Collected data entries
★ ★ ★ ★

==> src/rtl/seg7_pkg.sv <==
// seg7_pkg: definitions shared by the seven-segment encoder and the scan decoder.
//   seg7_pattern_t : 7-bit active-low segment pattern, bit0=a ... bit6=g
//   SEG7_PATTERNS  : active-low pattern for each hex nibble 0..F
//   seg7_decode    : pattern -> {valid, nibble}
//   frame_state_t  : frame assembly FSM states of the scan decoder
package seg7_pkg;

  typedef logic [6:0] seg7_pattern_t;

  localparam seg7_pattern_t SEG7_PATTERNS [16] = '{
    7'h40, 7'h79, 7'h24, 7'h30, 7'h19, 7'h12, 7'h02, 7'h78,
    7'h00, 7'h10, 7'h08, 7'h03, 7'h46, 7'h21, 7'h06, 7'h0E
  };

  typedef enum logic {
    ST_COLLECT = 1'b0,
    ST_PRESENT = 1'b1
  } frame_state_t;

  // Returns {1'b1, nibble} for a known pattern, 5'b0 for anything else.
  function automatic logic [4:0] seg7_decode(input seg7_pattern_t pat);
    logic [4:0] res;
    res = 5'b0;
    for (int i = 0; i < 16; i++) begin
      if (pat == SEG7_PATTERNS[i]) res = {1'b1, 4'(i)};
    end
    return res;
  endfunction

endpackage

==> src/rtl/seg7_scan_decoder_if.sv <==
// seg7_scan_decoder_if: frame output channel of the scan decoder.
//   out_value [4*NUM_DIGITS] : frame, digit k in bits [4k+3:4k]
//   out_valid                : frame available
//   out_ready                : consumer accepts frame
//   out_dp    [NUM_DIGITS]   : decimal points (only with SEG7_SCAN_DP_EN)
//
// Handshake: a frame transfers on every clock edge where out_valid and
// out_ready are both high. Once out_valid is raised, it and the payload stay
// unchanged until that transfer (reset excepted); out_ready may change freely
// and is not required to wait for out_valid.
interface seg7_scan_decoder_if #(
  parameter int NUM_DIGITS = 4
);
  logic [4*NUM_DIGITS-1:0] out_value;
  logic                    out_valid;
  logic                    out_ready;
`ifdef SEG7_SCAN_DP_EN
  logic [NUM_DIGITS-1:0]   out_dp;

  modport master (output out_value, output out_valid, output out_dp, input out_ready);
  modport slave  (input out_value, input out_valid, input out_dp, output out_ready);
`else
  modport master (output out_value, output out_valid, input out_ready);
  modport slave  (input out_value, input out_valid, output out_ready);
`endif
endinterface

★ ★ ★ ★

# TASK STATEMENT:
In full and without alteration, reproduce the records above.

# SOLUTION TO THE PROBLEM:
==> src/rtl/seg7_pkg.sv <==
// seg7_pkg: definitions shared by the seven-segment encoder and the scan decoder.
//   seg7_pattern_t : 7-bit active-low segment pattern, bit0=a ... bit6=g
//   SEG7_PATTERNS  : active-low pattern for each hex nibble 0..F
//   seg7_decode    : pattern -> {valid, nibble}
//   frame_state_t  : frame assembly FSM states of the scan decoder
package seg7_pkg;

  typedef logic [6:0] seg7_pattern_t;

  localparam seg7_pattern_t SEG7_PATTERNS [16] = '{
    7'h40, 7'h79, 7'h24, 7'h30, 7'h19, 7'h12, 7'h02, 7'h78,
    7'h00, 7'h10, 7'h08, 7'h03, 7'h46, 7'h21, 7'h06, 7'h0E
  };

  typedef enum logic {
    ST_COLLECT = 1'b0,
    ST_PRESENT = 1'b1
  } frame_state_t;

  // Returns {1'b1, nibble} for a known pattern, 5'b0 for anything else.
  function automatic logic [4:0] seg7_decode(input seg7_pattern_t pat);
    logic [4:0] res;
    res = 5'b0;
    for (int i = 0; i < 16; i++) begin
      if (pat == SEG7_PATTERNS[i]) res = {1'b1, 4'(i)};
    end
    return res;
  endfunction

endpackage

==> src/rtl/seg7_scan_decoder_if.sv <==
// seg7_scan_decoder_if: frame output channel of the scan decoder.
//   out_value [4*NUM_DIGITS] : frame, digit k in bits [4k+3:4k]
//   out_valid                : frame available
//   out_ready                : consumer accepts frame
//   out_dp    [NUM_DIGITS]   : decimal points (only with SEG7_SCAN_DP_EN)
//
// Handshake: a frame transfers on every clock edge where out_valid and
// out_ready are both high. Once out_valid is raised, it and the payload stay
// unchanged until that transfer (reset excepted); out_ready may change freely
// and is not required to wait for out_valid.
interface seg7_scan_decoder_if #(
  parameter int NUM_DIGITS = 4
);
  logic [4*NUM_DIGITS-1:0] out_value;
  logic                    out_valid;
  logic                    out_ready;
`ifdef SEG7_SCAN_DP_EN
  logic [NUM_DIGITS-1:0]   out_dp;

  modport master (output out_value, output out_valid, output out_dp, input out_ready);
  modport slave  (input out_value, input out_valid, input out_dp, output out_ready);
`else
  modport master (output out_value, output out_valid, input out_ready);
  modport slave  (input out_value, input out_valid, output out_ready);
`endif
endinterface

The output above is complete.